WORK ORDER
The entries that follow should be written out exactly.
━━━━━━━━━━━━━━━━━━━━━━━━━━━━━━
**src/rtl/fidus_clock_cfg_ctrl.sv**
```systemverilog
// Round-robin owner of one fidus clock generator's period/phase/enable; every granted change
// runs gate -> apply -> settle -> ungate. Optional counters under FIDUS_CLOCK_CFG_CTRL_STATS_EN.
module fidus_clock_cfg_ctrl #(
  parameter int NUM_REQ       = 2,
  parameter int PERIOD_W      = 32,
  parameter int GATE_CYCLES   = 4,
  parameter int SETTLE_CYCLES = 8,
  parameter int RESET_PERIOD  = 10000,
  parameter bit RESET_CLK_EN  = 1'b1
) (
  input  logic                         i_clock,
  input  logic                         i_reset,
  input  logic [NUM_REQ-1:0]           i_req,
  input  logic [NUM_REQ*PERIOD_W-1:0]  i_req_period,
  input  logic [NUM_REQ*9-1:0]         i_req_phase,
  input  logic [NUM_REQ-1:0]           i_req_en,
  output logic [NUM_REQ-1:0]           o_gnt,
  output logic [NUM_REQ-1:0]           o_done,
  output logic                         o_err,
  output logic                         o_busy,
  output logic                         o_clk_en,
  output logic [PERIOD_W-1:0]          o_cfg_period,
  output logic [8:0]                   o_cfg_phase,
  output logic                         o_cfg_valid
`ifdef FIDUS_CLOCK_CFG_CTRL_STATS_EN
  ,
  output logic [15:0]                  o_cfg_count,
  output logic [15:0]                  o_err_count
`endif
);

  localparam int MAX_CYC = (GATE_CYCLES > SETTLE_CYCLES) ? GATE_CYCLES : SETTLE_CYCLES;
  localparam int CNT_W   = $clog2(MAX_CYC + 1);
  localparam int PTR_W   = (NUM_REQ > 1) ? $clog2(NUM_REQ) : 1;

  typedef enum logic [2:0] {
    S_IDLE, S_GATE, S_APPLY, S_SETTLE, S_DONE, S_REJECT
  } state_t;

  state_t               r_state, w_next;
  logic [CNT_W-1:0]     r_cnt, w_cnt;
  logic [PTR_W-1:0]     r_ptr, w_ptr;
  logic [NUM_REQ-1:0]   r_gnt, w_gnt;
  logic [NUM_REQ-1:0]   r_done, w_done;
  logic                 r_err, w_err;
  logic                 r_busy;
  logic                 r_clk_en, w_clk_en;
  logic [PERIOD_W-1:0]  r_period, w_period;
  logic [8:0]           r_phase, w_phase;
  logic                 r_valid, w_valid;
  logic                 w_latch;

  logic [PERIOD_W-1:0]  r_lat_period;
  logic [8:0]           r_lat_phase;
  logic                 r_lat_en;

  logic                 w_any;
  logic [PTR_W-1:0]     w_win;
  logic [PTR_W-1:0]     w_idx;
  logic [PERIOD_W-1:0]  w_sel_period;
  logic [8:0]           w_sel_phase;
  logic                 w_sel_en;
  logic                 w_req_ok;

  // Round-robin search starting one past the last winner.
  always_comb begin
    w_any = 1'b0;
    w_win = r_ptr;
    w_idx = '0;
    for (int i = 1; i <= NUM_REQ; i++) begin
      w_idx = PTR_W'((int'(r_ptr) + i) % NUM_REQ);
      if (!w_any && i_req[w_idx]) begin
        w_any = 1'b1;
        w_win = w_idx;
      end
    end
  end

  always_comb begin
    w_sel_period = '0;
    w_sel_phase  = '0;
    w_sel_en     = 1'b0;
    for (int n = 0; n < NUM_REQ; n++) begin
      if (w_win == PTR_W'(n)) begin
        w_sel_period = i_req_period[n*PERIOD_W +: PERIOD_W];
        w_sel_phase  = i_req_phase[n*9 +: 9];
        w_sel_en     = i_req_en[n];
      end
    end
  end

  assign w_req_ok = (w_sel_period != '0) && (w_sel_phase <= 9'd359);

  always_comb begin
    w_next   = r_state;
    w_cnt    = r_cnt;
    w_ptr    = r_ptr;
    w_gnt    = r_gnt;
    w_done   = '0;
    w_err    = 1'b0;
    w_clk_en = r_clk_en;
    w_period = r_period;
    w_phase  = r_phase;
    w_valid  = 1'b0;
    w_latch  = 1'b0;
    unique case (r_state)
      S_IDLE: begin
        if (w_any) begin
          w_gnt        = '0;
          w_gnt[w_win] = 1'b1;
          w_ptr        = w_win;
          w_latch      = 1'b1;
          w_cnt        = CNT_W'(GATE_CYCLES - 1);
          w_next       = w_req_ok ? S_GATE : S_REJECT;
        end
      end
      S_GATE: begin
        w_clk_en = 1'b0;
        if (r_cnt == '0) w_next = S_APPLY;
        else             w_cnt  = r_cnt - CNT_W'(1);
      end
      S_APPLY: begin
        w_period = r_lat_period;
        w_phase  = r_lat_phase;
        w_valid  = 1'b1;
        w_cnt    = CNT_W'(SETTLE_CYCLES - 1);
        w_next   = S_SETTLE;
      end
      S_SETTLE: begin
        if (r_cnt == '0) w_next = S_DONE;
        else             w_cnt  = r_cnt - CNT_W'(1);
      end
      S_DONE: begin
        w_clk_en = r_lat_en;
        w_done   = r_gnt;
        w_gnt    = '0;
        w_next   = S_IDLE;
      end
      S_REJECT: begin
        w_done = r_gnt;
        w_err  = 1'b1;
        w_gnt  = '0;
        w_next = S_IDLE;
      end
      default: w_next = S_IDLE;
    endcase
  end

  always_ff @(posedge i_clock or posedge i_reset) begin
    if (i_reset) begin
      r_state  <= S_IDLE;
      r_cnt    <= '0;
      r_ptr    <= PTR_W'(NUM_REQ - 1);
      r_gnt    <= '0;
      r_done   <= '0;
      r_err    <= 1'b0;
      r_busy   <= 1'b0;
      r_clk_en <= RESET_CLK_EN;
      r_period <= PERIOD_W'(RESET_PERIOD);
      r_phase  <= '0;
      r_valid  <= 1'b0;
    end else begin
      r_state  <= w_next;
      r_cnt    <= w_cnt;
      r_ptr    <= w_ptr;
      r_gnt    <= w_gnt;
      r_done   <= w_done;
      r_err    <= w_err;
      r_busy   <= (w_next != S_IDLE);
      r_clk_en <= w_clk_en;
      r_period <= w_period;
      r_phase  <= w_phase;
      r_valid  <= w_valid;
    end
  end

  // Request data is captured once at grant; later input changes are ignored.
  always_ff @(posedge i_clock) begin
    if (w_latch) begin
      r_lat_period <= w_sel_period;
      r_lat_phase  <= w_sel_phase;
      r_lat_en     <= w_sel_en;
    end
  end

  assign o_gnt        = r_gnt;
  assign o_done       = r_done;
  assign o_err        = r_err;
  assign o_busy       = r_busy;
  assign o_clk_en     = r_clk_en;
  assign o_cfg_period = r_period;
  assign o_cfg_phase  = r_phase;
  assign o_cfg_valid  = r_valid;

`ifdef FIDUS_CLOCK_CFG_CTRL_STATS_EN
  logic [15:0] r_cfg_count;
  logic [15:0] r_err_count;

  always_ff @(posedge i_clock or posedge i_reset) begin
    if (i_reset) begin
      r_cfg_count <= '0;
      r_err_count <= '0;
    end else begin
      if (r_state == S_APPLY && r_cfg_count != 16'hFFFF) r_cfg_count <= r_cfg_count + 16'd1;
      if (r_state == S_REJECT && r_err_count != 16'hFFFF) r_err_count <= r_err_count + 16'd1;
    end
  end

  assign o_cfg_count = r_cfg_count;
  assign o_err_count = r_err_count;
`endif

endmodule

```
━━━━━━━━━━━━━━━━━━━━━━━━━━━━━━
SOLUTION TO THIS PROBLEM
**src/rtl/fidus_clock_cfg_ctrl.sv**
```systemverilog
// Round-robin owner of one fidus clock generator's period/phase/enable; every granted change
// runs gate -> apply -> settle -> ungate. Optional counters under FIDUS_CLOCK_CFG_CTRL_STATS_EN.
module fidus_clock_cfg_ctrl #(
  parameter int NUM_REQ       = 2,
  parameter int PERIOD_W      = 32,
  parameter int GATE_CYCLES   = 4,
  parameter int SETTLE_CYCLES = 8,
  parameter int RESET_PERIOD  = 10000,
  parameter bit RESET_CLK_EN  = 1'b1
) (
  input  logic                         i_clock,
  input  logic                         i_reset,
  input  logic [NUM_REQ-1:0]           i_req,
  input  logic [NUM_REQ*PERIOD_W-1:0]  i_req_period,
  input  logic [NUM_REQ*9-1:0]         i_req_phase,
  input  logic [NUM_REQ-1:0]           i_req_en,
  output logic [NUM_REQ-1:0]           o_gnt,
  output logic [NUM_REQ-1:0]           o_done,
  output logic                         o_err,
  output logic                         o_busy,
  output logic                         o_clk_en,
  output logic [PERIOD_W-1:0]          o_cfg_period,
  output logic [8:0]                   o_cfg_phase,
  output logic                         o_cfg_valid
`ifdef FIDUS_CLOCK_CFG_CTRL_STATS_EN
  ,
  output logic [15:0]                  o_cfg_count,
  output logic [15:0]                  o_err_count
`endif
);

  localparam int MAX_CYC = (GATE_CYCLES > SETTLE_CYCLES) ? GATE_CYCLES : SETTLE_CYCLES;
  localparam int CNT_W   = $clog2(MAX_CYC + 1);
  localparam int PTR_W   = (NUM_REQ > 1) ? $clog2(NUM_REQ) : 1;

  typedef enum logic [2:0] {
    S_IDLE, S_GATE, S_APPLY, S_SETTLE, S_DONE, S_REJECT
  } state_t;

  state_t               r_state, w_next;
  logic [CNT_W-1:0]     r_cnt, w_cnt;
  logic [PTR_W-1:0]     r_ptr, w_ptr;
  logic [NUM_REQ-1:0]   r_gnt, w_gnt;
  logic [NUM_REQ-1:0]   r_done, w_done;
  logic                 r_err, w_err;
  logic                 r_busy;
  logic                 r_clk_en, w_clk_en;
  logic [PERIOD_W-1:0]  r_period, w_period;
  logic [8:0]           r_phase, w_phase;
  logic                 r_valid, w_valid;
  logic                 w_latch;

  logic [PERIOD_W-1:0]  r_lat_period;
  logic [8:0]           r_lat_phase;
  logic                 r_lat_en;

  logic                 w_any;
  logic [PTR_W-1:0]     w_win;
  logic [PTR_W-1:0]     w_idx;
  logic [PERIOD_W-1:0]  w_sel_period;
  logic [8:0]           w_sel_phase;
  logic                 w_sel_en;
  logic                 w_req_ok;

  // Round-robin search starting one past the last winner.
  always_comb begin
    w_any = 1'b0;
    w_win = r_ptr;
    w_idx = '0;
    for (int i = 1; i <= NUM_REQ; i++) begin
      w_idx = PTR_W'((int'(r_ptr) + i) % NUM_REQ);
      if (!w_any && i_req[w_idx]) begin
        w_any = 1'b1;
        w_win = w_idx;
      end
    end
  end

  always_comb begin
    w_sel_period = '0;
    w_sel_phase  = '0;
    w_sel_en     = 1'b0;
    for (int n = 0; n < NUM_REQ; n++) begin
      if (w_win == PTR_W'(n)) begin
        w_sel_period = i_req_period[n*PERIOD_W +: PERIOD_W];
        w_sel_phase  = i_req_phase[n*9 +: 9];
        w_sel_en     = i_req_en[n];
      end
    end
  end

  assign w_req_ok = (w_sel_period != '0) && (w_sel_phase <= 9'd359);

  always_comb begin
    w_next   = r_state;
    w_cnt    = r_cnt;
    w_ptr    = r_ptr;
    w_gnt    = r_gnt;
    w_done   = '0;
    w_err    = 1'b0;
    w_clk_en = r_clk_en;
    w_period = r_period;
    w_phase  = r_phase;
    w_valid  = 1'b0;
    w_latch  = 1'b0;
    unique case (r_state)
      S_IDLE: begin
        if (w_any) begin
          w_gnt        = '0;
          w_gnt[w_win] = 1'b1;
          w_ptr        = w_win;
          w_latch      = 1'b1;
          w_cnt        = CNT_W'(GATE_CYCLES - 1);
          w_next       = w_req_ok ? S_GATE : S_REJECT;
        end
      end
      S_GATE: begin
        w_clk_en = 1'b0;
        if (r_cnt == '0) w_next = S_APPLY;
        else             w_cnt  = r_cnt - CNT_W'(1);
      end
      S_APPLY: begin
        w_period = r_lat_period;
        w_phase  = r_lat_phase;
        w_valid  = 1'b1;
        w_cnt    = CNT_W'(SETTLE_CYCLES - 1);
        w_next   = S_SETTLE;
      end
      S_SETTLE: begin
        if (r_cnt == '0) w_next = S_DONE;
        else             w_cnt  = r_cnt - CNT_W'(1);
      end
      S_DONE: begin
        w_clk_en = r_lat_en;
        w_done   = r_gnt;
        w_gnt    = '0;
        w_next   = S_IDLE;
      end
      S_REJECT: begin
        w_done = r_gnt;
        w_err  = 1'b1;
        w_gnt  = '0;
        w_next = S_IDLE;
      end
      default: w_next = S_IDLE;
    endcase
  end

  always_ff @(posedge i_clock or posedge i_reset) begin
    if (i_reset) begin
      r_state  <= S_IDLE;
      r_cnt    <= '0;
      r_ptr    <= PTR_W'(NUM_REQ - 1);
      r_gnt    <= '0;
      r_done   <= '0;
      r_err    <= 1'b0;
      r_busy   <= 1'b0;
      r_clk_en <= RESET_CLK_EN;
      r_period <= PERIOD_W'(RESET_PERIOD);
      r_phase  <= '0;
      r_valid  <= 1'b0;
    end else begin
      r_state  <= w_next;
      r_cnt    <= w_cnt;
      r_ptr    <= w_ptr;
      r_gnt    <= w_gnt;
      r_done   <= w_done;
      r_err    <= w_err;
      r_busy   <= (w_next != S_IDLE);
      r_clk_en <= w_clk_en;
      r_period <= w_period;
      r_phase  <= w_phase;
      r_valid  <= w_valid;
    end
  end

  // Request data is captured once at grant; later input changes are ignored.
  always_ff @(posedge i_clock) begin
    if (w_latch) begin
      r_lat_period <= w_sel_period;
      r_lat_phase  <= w_sel_phase;
      r_lat_en     <= w_sel_en;
    end
  end

  assign o_gnt        = r_gnt;
  assign o_done       = r_done;
  assign o_err        = r_err;
  assign o_busy       = r_busy;
  assign o_clk_en     = r_clk_en;
  assign o_cfg_period = r_period;
  assign o_cfg_phase  = r_phase;
  assign o_cfg_valid  = r_valid;

`ifdef FIDUS_CLOCK_CFG_CTRL_STATS_EN
  logic [15:0] r_cfg_count;
  logic [15:0] r_err_count;

  always_ff @(posedge i_clock or posedge i_reset) begin
    if (i_reset) begin
      r_cfg_count <= '0;
      r_err_count <= '0;
    end else begin
      if (r_state == S_APPLY && r_cfg_count != 16'hFFFF) r_cfg_count <= r_cfg_count + 16'd1;
      if (r_state == S_REJECT && r_err_count != 16'hFFFF) r_err_count <= r_err_count + 16'd1;
    end
  end

  assign o_cfg_count = r_cfg_count;
  assign o_err_count = r_err_count;
`endif

endmodule

```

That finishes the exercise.